17. GOVERNING LAW. This Agreement shall be governed by and construed in accordance with the laws of the State of Delaware, without giving effect to the conflict of law principles thereof. For the purpose of litigating any dispute that arises under this Agreement, the parties hereby consent to exclusive jurisdiction in [State] and agree that such litigation shall be conducted in the state courts of [County], [State] or the federal courts of the United States for the District of [State].
18. BENEFIT OF AGREEMENT. Subject to the provisions of the Plan and the other provisions hereof, this Agreement shall be for the benefit of and shall be binding upon the heirs, executors, administrators, successors and assigns of the parties hereto.
19. ENTIRE AGREEMENT. This Agreement, together with the Plan, embodies the entire agreement and understanding between the parties hereto with respect to the subject matter hereof and supersedes all prior oral or written agreements and understandings relating to the subject matter hereof (with the exception of acceleration of vesting provisions contained in any other agreement with the Company).

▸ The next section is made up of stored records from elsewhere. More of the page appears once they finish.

**src/rtl/board_store.sv**
```systemverilog
// Banqi 4x8 board storage: deals a shuffled covered layout, then accepts
// single-square writes and reports per-colour piece counts and game-over.
module board_store #(
   parameter logic [15:0] SEED       = 16'hACE1,
   parameter int unsigned SWAP_COUNT = 64
) (
   input  logic         CLK,
   input  logic         RESET,
   input  logic         new_game,
   input  logic         wr_en,
   input  logic [4:0]   wr_addr,
   input  logic [4:0]   wr_piece,
   output logic [159:0] board_out,
   output logic         ready,
   output logic         wr_dropped,
   output logic [4:0]   red_count,
   output logic [4:0]   black_count,
   output logic         game_over
);

   typedef enum logic [1:0] {S_FILL, S_SHUFFLE, S_READY} state_t;

   localparam logic [15:0] SEED_EFF  = (SEED == 16'h0) ? 16'hACE1 : SEED;
   localparam logic [7:0]  LAST_SWAP = 8'(SWAP_COUNT - 1);

   state_t      r_state;
   state_t      w_next;
   logic [4:0]  r_board [32];
   logic [4:0]  r_idx;
   logic [7:0]  r_swaps;
   logic [15:0] r_lfsr;
   logic [4:0]  r_red;
   logic [4:0]  r_black;
   logic        r_go;
   logic        r_drop;

   logic        w_fb;
   logic [4:0]  w_a;
   logic [4:0]  w_b;
   logic [2:0]  w_type;
   logic [4:0]  w_canon;
   logic [5:0]  w_red;
   logic [5:0]  w_black;
   logic [4:0]  w_red_sat;
   logic [4:0]  w_black_sat;
   logic        w_wr_ok;

   assign w_fb    = r_lfsr[15] ^ r_lfsr[13] ^ r_lfsr[12] ^ r_lfsr[10];
   assign w_a     = r_lfsr[4:0];
   assign w_b     = r_lfsr[9:5];
   assign w_wr_ok = (r_state == S_READY) && wr_en && !new_game;

   always_ff @(posedge CLK) begin
      if (RESET) r_state <= S_FILL;
      else       r_state <= w_next;
   end

   always_comb begin
      w_next = r_state;
      unique case (r_state)
         S_FILL:    if (r_idx == 5'd31)        w_next = S_SHUFFLE;
         S_SHUFFLE: if (r_swaps == LAST_SWAP)  w_next = S_READY;
         S_READY:   if (new_game)              w_next = S_FILL;
         default:                              w_next = S_FILL;
      endcase
   end

   always_comb begin
      ready = (r_state == S_READY);
   end

   // Canonical order: 5 soldiers, 2 each cannon..queen, 1 king per colour
   always_comb begin
      w_type = 3'd7;
      if      (r_idx[3:0] < 4'd5)  w_type = 3'd1;
      else if (r_idx[3:0] < 4'd7)  w_type = 3'd2;
      else if (r_idx[3:0] < 4'd9)  w_type = 3'd3;
      else if (r_idx[3:0] < 4'd11) w_type = 3'd4;
      else if (r_idx[3:0] < 4'd13) w_type = 3'd5;
      else if (r_idx[3:0] < 4'd15) w_type = 3'd6;
   end

   assign w_canon = {r_idx[4], w_type, 1'b0};

   // Colour bit 0 = red, 1 = black
   always_comb begin
      w_red   = '0;
      w_black = '0;
      for (int i = 0; i < 32; i++) begin
         if (r_board[i][3:1] != 3'b000) begin
            if (r_board[i][4]) w_black = w_black + 6'd1;
            else               w_red   = w_red + 6'd1;
         end
      end
   end

   assign w_red_sat   = w_red[5]   ? 5'd31 : w_red[4:0];
   assign w_black_sat = w_black[5] ? 5'd31 : w_black[4:0];

   always_ff @(posedge CLK) begin
      if (RESET) begin
         for (int i = 0; i < 32; i++) r_board[i] <= '0;
         r_idx   <= '0;
         r_swaps <= '0;
         r_lfsr  <= SEED_EFF;
         r_red   <= '0;
         r_black <= '0;
         r_go    <= 1'b0;
         r_drop  <= 1'b0;
      end else begin
         r_lfsr <= {r_lfsr[14:0], w_fb};
         r_drop <= wr_en && !w_wr_ok;
         unique case (r_state)
            S_FILL: begin
               r_board[r_idx] <= w_canon;
               r_idx          <= r_idx + 5'd1;
            end
            S_SHUFFLE: begin
               r_board[w_a] <= r_board[w_b];
               r_board[w_b] <= r_board[w_a];
               r_swaps      <= r_swaps + 8'd1;
            end
            S_READY: begin
               if (w_wr_ok) r_board[wr_addr] <= wr_piece;
               if (new_game) begin
                  r_idx   <= '0;
                  r_swaps <= '0;
               end
            end
            default: ;
         endcase
         // Counts freeze during a deal; swaps never change the popcount
         if (w_next == S_READY) begin
            r_red   <= w_red_sat;
            r_black <= w_black_sat;
            r_go    <= (w_red == 6'd0) || (w_black == 6'd0);
         end else begin
            r_go    <= 1'b0;
         end
      end
   end

   for (genvar g = 0; g < 32; g++) begin : g_out
      assign board_out[g*5 +: 5] = r_board[g];
   end

   assign wr_dropped  = r_drop;
   assign red_count   = r_red;
   assign black_count = r_black;
   assign game_over   = r_go;

endmodule

```
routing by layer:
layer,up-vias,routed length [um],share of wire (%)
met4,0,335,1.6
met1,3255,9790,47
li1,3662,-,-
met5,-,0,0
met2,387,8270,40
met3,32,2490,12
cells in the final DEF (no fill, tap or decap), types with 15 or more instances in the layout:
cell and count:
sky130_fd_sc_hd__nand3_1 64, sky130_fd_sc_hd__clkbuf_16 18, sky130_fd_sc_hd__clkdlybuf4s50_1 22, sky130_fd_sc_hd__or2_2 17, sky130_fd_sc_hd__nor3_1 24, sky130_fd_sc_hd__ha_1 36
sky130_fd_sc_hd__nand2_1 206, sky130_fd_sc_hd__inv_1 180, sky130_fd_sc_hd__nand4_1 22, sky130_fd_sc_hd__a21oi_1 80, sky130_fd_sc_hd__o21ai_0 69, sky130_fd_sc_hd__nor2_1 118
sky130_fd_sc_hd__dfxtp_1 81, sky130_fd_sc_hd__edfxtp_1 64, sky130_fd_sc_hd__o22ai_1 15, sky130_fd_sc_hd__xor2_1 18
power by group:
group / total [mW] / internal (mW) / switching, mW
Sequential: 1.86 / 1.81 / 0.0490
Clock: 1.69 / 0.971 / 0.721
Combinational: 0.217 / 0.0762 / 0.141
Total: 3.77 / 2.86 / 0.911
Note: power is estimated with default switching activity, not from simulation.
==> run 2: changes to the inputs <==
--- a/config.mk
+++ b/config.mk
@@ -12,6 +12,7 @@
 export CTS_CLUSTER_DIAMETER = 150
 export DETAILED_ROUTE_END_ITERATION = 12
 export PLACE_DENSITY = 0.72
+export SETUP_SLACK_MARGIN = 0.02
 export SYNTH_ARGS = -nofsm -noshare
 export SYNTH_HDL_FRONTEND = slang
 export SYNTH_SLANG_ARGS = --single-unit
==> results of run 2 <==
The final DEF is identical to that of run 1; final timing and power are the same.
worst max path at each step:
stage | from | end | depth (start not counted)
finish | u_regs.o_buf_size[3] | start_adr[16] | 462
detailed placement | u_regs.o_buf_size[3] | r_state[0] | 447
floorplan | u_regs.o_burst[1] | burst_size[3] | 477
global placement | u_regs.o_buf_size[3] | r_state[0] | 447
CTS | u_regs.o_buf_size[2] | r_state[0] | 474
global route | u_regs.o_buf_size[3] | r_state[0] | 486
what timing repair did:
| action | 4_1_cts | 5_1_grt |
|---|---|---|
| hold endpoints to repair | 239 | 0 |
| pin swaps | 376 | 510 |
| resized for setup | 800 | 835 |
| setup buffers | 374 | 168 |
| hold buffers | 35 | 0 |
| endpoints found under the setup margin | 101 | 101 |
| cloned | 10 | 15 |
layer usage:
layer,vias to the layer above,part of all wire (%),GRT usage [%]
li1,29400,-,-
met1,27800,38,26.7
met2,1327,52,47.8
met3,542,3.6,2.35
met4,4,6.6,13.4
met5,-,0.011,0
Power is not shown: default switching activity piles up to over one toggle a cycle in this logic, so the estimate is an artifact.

No statement, representation, warranty, covenant or agreement not expressly set forth in this Agreement shall affect or be used to interpret, change or restrict, the express terms and provisions of this Agreement. Notwithstanding the foregoing in all events, this Agreement shall be subject to and governed by the Plan.
20. MODIFICATIONS AND AMENDMENTS. The terms and provisions of this Agreement may be modified or amended as provided in the Plan.
21. WAIVERS AND CONSENTS. Except as provided in the Plan, the terms and provisions of this Agreement may be waived, or consent for the departure therefrom granted, only by written document executed by the party entitled to the benefits of such terms or provisions. No such waiver or consent shall be deemed to be or shall constitute a waiver or consent with respect to any other terms or provisions of this Agreement, whether or not similar. Each such waiver or consent shall be effective only in the specific instance and for the purpose for which it was given, and shall not constitute a continuing waiver or consent.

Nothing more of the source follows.